Presidency of the Seventy
- August 1, 2007 – October 6, 2007
- End reason: Called to the Quorum of the Twelve Apostles

First Quorum of the Seventy
- April 5, 1998 – October 6, 2007
- End reason: Called to the Quorum of the Twelve Apostles

Second Quorum of the Seventy
- April 6, 1996 – April 5, 1998
- End reason: Transferred to the First Quorum of the Seventy

Personal details
- Born: Quentin LaMar Cook September 8, 1940 (age 85) Logan, Utah, United States
- Education: Utah State University (B.S.) Stanford University (J.D.)
- Spouse(s): Mary Gaddie ​(m. 1962)​
- Children: 3

= Quentin L. Cook =

American religious leader

Quentin LaMar Cook (born September 8, 1940) is a member of the Quorum of the Twelve Apostles in the Church of Jesus Christ of Latter-day Saints (LDS Church). Currently, he is the fifth most senior apostle in the church. Prior to his calling as an Apostle, he worked as a lawyer and business executive.

==Biographical background==
Born in Logan, Utah, Cook is among three children of Bernice Kimball and J. Vernon Cook. He is a great-great grandson of LDS Church apostle Heber C. Kimball and great-grandson of David Patten Kimball.

Raised in Logan, Cook attended Logan High School, where he participated in many sports, including football, basketball, baseball, and track. At Logan High, he was a teammate of future NFL great Merlin Olsen.

From 1960 to 1962, Cook served as an LDS Church missionary in England, where he and Jeffrey R. Holland served as companions, with Marion D. Hanks as mission president. After his return, he married his high school sweetheart, Mary Gaddie, in the Logan Utah Temple on November 30, 1962. He graduated from Utah State University in 1963 with a bachelor's degree in political science and from Stanford Law School in 1966.

The Cooks moved to Hillsborough, California, where they had three children. Cook worked for 27 years as a corporate attorney, becoming a managing partner of Carr, McClellan, Ingersoll, Thompson and Horn in the San Francisco Bay area. Later in his career, he served as president and chief executive officer of California Healthcare System (CHS) for three years and then as vice chairman of Sutter Health System.
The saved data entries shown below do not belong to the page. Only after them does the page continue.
### config.mk
export PLATFORM = sky130hd
export DESIGN_NAME = pfgw_pixel_unit
export DESIGN_NICKNAME = d
export VERILOG_FILES = /design/src/rtl/page_framebuffer_glyph_writer_defines.svh /design/src/rtl/pfgw_pixel_unit.sv
export SDC_FILE = /design/constraint.sdc
export NUM_CORES = 1
export LEC_CHECK = 0
export BUFFER_PORTS_ARGS = -buffer_cell sky130_fd_sc_hd__buf_4
export CAP_MARGIN = 10
export CORE_ASPECT_RATIO = 0.75
export CORE_MARGIN = 2
export CORE_UTILIZATION = 35
export DETAILED_ROUTE_END_ITERATION = 8
export PLACE_DENSITY = 0.79
export RECOVER_POWER = 100
export SLEW_MARGIN = 10
export SYNTH_ARGS = -nofsm -noshare
export SYNTH_HDL_FRONTEND = slang
export SYNTH_SLANG_ARGS = --single-unit
### constraint.sdc
create_clock -name vclk -period 2.6
set_input_delay 0.26 -clock vclk [all_inputs]
set_output_delay 0.26 -clock vclk [all_outputs]
set_load 0.02 [all_outputs]
### src/rtl/page_framebuffer_glyph_writer_defines.svh
// ----------------------------------------------------------------------------
// Glyph writer assertion macros
// Shorthands for clocked implication checks, disabled while in reset.
// ----------------------------------------------------------------------------
`ifndef PAGE_FRAMEBUFFER_GLYPH_WRITER_DEFINES_SVH
`define PAGE_FRAMEBUFFER_GLYPH_WRITER_DEFINES_SVH

// Same-cycle implication.
`define PFGW_ASSERT_IMP(lbl, clk, rst_n, ante, cons, msg) \
  lbl: assert property (@(posedge clk) disable iff (!rst_n) (ante) |-> (cons)) \
    else $error(msg);

// Next-cycle implication.
`define PFGW_ASSERT_NXT(lbl, clk, rst_n, ante, cons, msg) \
  lbl: assert property (@(posedge clk) disable iff (!rst_n) (ante) |=> (cons)) \
    else $error(msg);

`endif

### src/rtl/pfgw_pixel_unit.sv
// ----------------------------------------------------------------------------
// Pixel unit
// Shared bounds check, byte address and bit merge for one pixel.
// ----------------------------------------------------------------------------
module pfgw_pixel_unit #(
  parameter int SCREEN_WIDTH  = 128,
  parameter int SCREEN_HEIGHT = 64,
  parameter int AW            = 10
) (
  input  logic [7:0]    base_x,
  input  logic [8:0]    base_y,
  input  logic [4:0]    step,
  input  logic [15:0]   bits,
  input  logic          color,
  input  logic          invert,
  input  logic [7:0]    old_byte,
  output logic          hit,
  output logic [AW-1:0] addr,
  output logic [7:0]    new_byte
);

  logic [8:0]  x;
  logic [15:0] shifted;
  logic        font_on;
  logic        pix;
  logic [7:0]  mask;

  always_comb begin
    x        = {1'b0, base_x} + {4'b0, step};
    // bits past the sixteenth column count as off
    shifted  = bits << step[3:0];
    font_on  = !step[4] && shifted[15];
    pix      = (font_on ? color : !color) ^ invert;
    hit      = (x < 9'(SCREEN_WIDTH)) && (base_y < 9'(SCREEN_HEIGHT));
    addr     = AW'(base_y[5:3]) * AW'(SCREEN_WIDTH) + AW'(x);
    mask     = 8'd1 << base_y[2:0];
    new_byte = pix ? (old_byte | mask) : (old_byte & ~mask);
  end

endmodule

# Word-level counts from Yosys, hierarchy flattened
# Cells that the tools add are included.
dict set report totals {
  out_inout_bits 19
  input_bits 48
  regBits 0
  word_cells 16
}
dict set report classes {
  n_reduce_logical 4
  n_addsub 2
  n_lt_le_gt_ge 2
  shifts 2
  muxes 2
  bitwise_logic 4
}
# cell n
set ops {}
lappend ops {{16-bit by 4-bit << shifter with 16-bit output} 1}
lappend ops {{10-bit by 9-bit adder with 10-bit output} 1}
lappend ops {{8-bit by 5-bit adder with 9-bit output} 1}
lappend ops {{9-bit by 7-bit less-than comparator with 1-bit output (second input constant)} 1}
lappend ops {{9-bit by 8-bit less-than comparator with 1-bit output (second input constant)} 1}
lappend ops {{8-bit AND} 1}
lappend ops {{8-bit 2-to-1 mux} 1}
lappend ops {{8-bit NOT} 1}
lappend ops {{8-bit OR} 1}
lappend ops {{1-bit by 3-bit << shifter with 8-bit output (first input constant)} 1}
lappend ops {{1-bit logical AND} 2}
lappend ops {{1-bit logical NOT} 2}
lappend ops {{1-bit 2-to-1 mux} 1}
lappend ops {{1-bit bitwise XOR} 1}

# Logic depth before layout (Yosys ltp)
dict set report logic_depth {
  word_depth 5
  ltp_mapped 8
  depth_no_buf 8
}

# Worst setup path before layout
# No wires, ideal clock.
dict set report synth_timing {
  path_kind {in2out}
  from {input port base_x[0]}
  to {output port addr[9]}
  t_arrival_ns 2.322
  stages 8
  t_required_ns 2.340
  path_buffers 0
  path_slack_ns 0.018
  path_cell_list {ha_1 fa_1 a21o_1 a21oi_1 nor2b_1 o2111a_1 fa_1 xor2_1}
}
dict set report synth_via {
  elab_chain_cells 2
}
# element line
set synth_rtl {}
lappend synth_rtl {{start, declared} pfgw_pixel_unit.sv:10} ;# input logic [7:0] base_x,
lappend synth_rtl {{8-bit by 5-bit adder with 9-bit output} pfgw_pixel_unit.sv:29} ;# x = {1'b0, base_x} + {4'b0, step};
lappend synth_rtl {{10-bit by 9-bit adder with 10-bit output} pfgw_pixel_unit.sv:35} ;# addr = AW'(base_y[5:3]) * AW'(SCREEN_WIDTH) + AW'(x);
lappend synth_rtl {{end, declared} pfgw_pixel_unit.sv:18} ;# output logic [AW-1:0] addr,
# Every way passes these cells.

# Worst setup path in the final report
dict set report layout_timing {
  from {input port step[0]}
  to {output port addr[9]}
}
dict set report layout_via {
  elab_chain_cells 2
}
# element line
set layout_rtl {}
lappend layout_rtl {{start, declared} pfgw_pixel_unit.sv:12} ;# input logic [4:0] step,
lappend layout_rtl {{8-bit by 5-bit adder with 9-bit output} pfgw_pixel_unit.sv:29}
lappend layout_rtl {{10-bit by 9-bit adder with 10-bit output} pfgw_pixel_unit.sv:35}
# Every way passes these cells.

==> summary.txt <==
Die
  – Core area: about 1700 µm²
  – Chip width: between 50 and 60 µm
  – Num ports: 67
  – Die area: 2110 µm²
  – Die H: around 40 µm
  – Initial core utilization: between 30% and 40%
  – Row count: 13

Yosys
  – Post-synth top cells: 12 x nand2_1, 9 x o21ai_0, 6 x ha_1
  – Register area share after synthesis: 0%
  – Synth Warn #: 0
  – Largest area contributor in the netlist: mux4_1
  – Mapped Cells: 73
  – Synthesized cell area: approximately 610 µm²
  – Net count after synthesis: around 130
  – Top cells by area, synth: mux4_1 17%, ha_1 12%, o21ai_0 7.3%
  – Synthesized area per cell: about 8.4 µm²
  – Synth top area share: between 15 and 20%
  – Most common cell in the netlist: nand2_1
  – Distinct cell type count of the synthesized netlist: 28

Setup path
  – Req. time, crit path: between 2 and 2.5 ns
  – Critical-path maximum fanout: 2
  – CP bufs+invs: 2
  – Top delay family on crit path: adder cells
  – Crit path cell chain: buf_4 -> ha_4 -> fa_2 -> a21o_1 -> a21oi_2 -> nor2b_2 -> o2111a_2 -> fa_2 -> xor2_2 -> buf_6
  – Slowest cell delay on critical path: ~0.4 ns
  – Crit. End Element: output pin
  – CP most frequent cell: fa_2
  – Slowest library cell on the worst path: fa_2
  – Worst Setup Path Type: in2out
  – Crit start category: primary input
  – Critical Path AT: between 2 and 2.5 ns

GRT
  – Grt peak-use layer: met2
  – GR Util met2: 37.5%
  – Initial antenna violation count: 0
  – Met3 Use GR: around 3.4%
  – Global-route wire length before repair: 3.07 mm
  – Pin count of the biggest net entering global routing: 9
  – Total grt overflow: 0
  – GR Util All Layers: around a fifth
  – Vias in the first global route: a little over 700
  – M1 GR Usage: between 20% and 30%

Power
  – Power Dens Cells: ~230 nW/µm²
  – Leakage: 0.000582 µW
  – Power, Total: 281 µW
  – Worst VDD drop: 0.189 mV

Cells and area
  – Num sequential: 0
  – Layout area overhead: 96.5%
  – Register area: 0 µm²
  – Total Nets Final: between 200 and 250
  – Layout clock buffers: 0
  – Non-filler cells, final: roughly 170
  – # diodes: 0
  – Layout cells sized above 1: 54.5%
  – Layout Utilization: between 70% and 80%

Place
  – Placed Instances: about 170
  – IO buf count: 67
  – Placer Congestion: between 0.7 and 0.8
  – DP Wirelength: 1.84 mm

STA
  – Setup tns final: 0 ns
  – Final Cycle Share: 98.6%
  – WHS: approximately 0.83 ns
  – Relative slew margins: 78.9%
  – Fmax achieved: 390 MHz
  – Final hold vios: 0
  – Max-slew violations: 0
  – Worst Tran Pin Value: 0.316 ns
  – Finish-stage setup viols: 0
  – Period minus WS final: between 2 and 3 ns

Routing
  – DRC Markers: 0
  – WL/cell: ~13 µm
  – Initial DRC Count: 6
  – WL final: roughly 2.2 mm
  – Routed Antenna Nets: 0
  – DR pass1 iterations: 4
  – Via count: roughly 840
  – Vias/cell: 5.05

CTS
  – Post-CTS setup buffers: 0
  – Hold buffers post-CTS: 0

Hold path
  – Min-Delay Path Class: in2out

Run
  – Max-cap violation count: 0

Run status
  – Outcome: completed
Cook did pro bono work as a city attorney for 14 years.

During his legal and executive career in California’s healthcare sector, Cook was involved in hospital privatization efforts that drew some public criticism at the time.

==LDS Church service==
Within the LDS Church, Cook has served as a bishop, counselor in a stake presidency, president of the church's San Francisco California Stake, regional representative, and area seventy.
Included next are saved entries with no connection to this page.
==> config.mk <==
export PLATFORM = sky130hd
export DESIGN_NAME = vvgs_sqrt
export DESIGN_NICKNAME = d
export VERILOG_FILES = /design/src/hw/rtl/vvgs_sqrt.sv
export SDC_FILE = /design/constraint.sdc
export NUM_CORES = 2
export LEC_CHECK = 0
export BUFFER_PORTS_ARGS = -buffer_cell sky130_fd_sc_hd__buf_2
export CORE_MARGIN = 2
export CORE_UTILIZATION = 50
export DETAILED_ROUTE_END_ITERATION = 10
export GPL_TIMING_DRIVEN = 0
export PLACE_DENSITY = 0.68
export SLEW_MARGIN = 20
export SYNTH_ARGS = -nofsm -noshare
export SYNTH_HDL_FRONTEND = slang
export SYNTH_SLANG_ARGS = --single-unit
==> constraint.sdc <==
create_clock -name clock -period 3.23 [get_ports clock]
set_input_delay 0.1615 -clock clock [delete_from_list [all_inputs] [get_ports clock]]
set_output_delay 0.1615 -clock clock [all_outputs]
set_load 0.02 [all_outputs]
Cook was called as a general authority and member of the Second Quorum of the Seventy on April 6, 1996. He was transferred to the First Quorum of the Seventy on April 5, 1998. He was appointed as a member of the Presidency of the Seventy on August 1, 2007. As a general authority, Cook served in the presidency in the church's Philippines Area, as president of the Pacific and North America Northwest areas, and as executive director of the Missionary Department.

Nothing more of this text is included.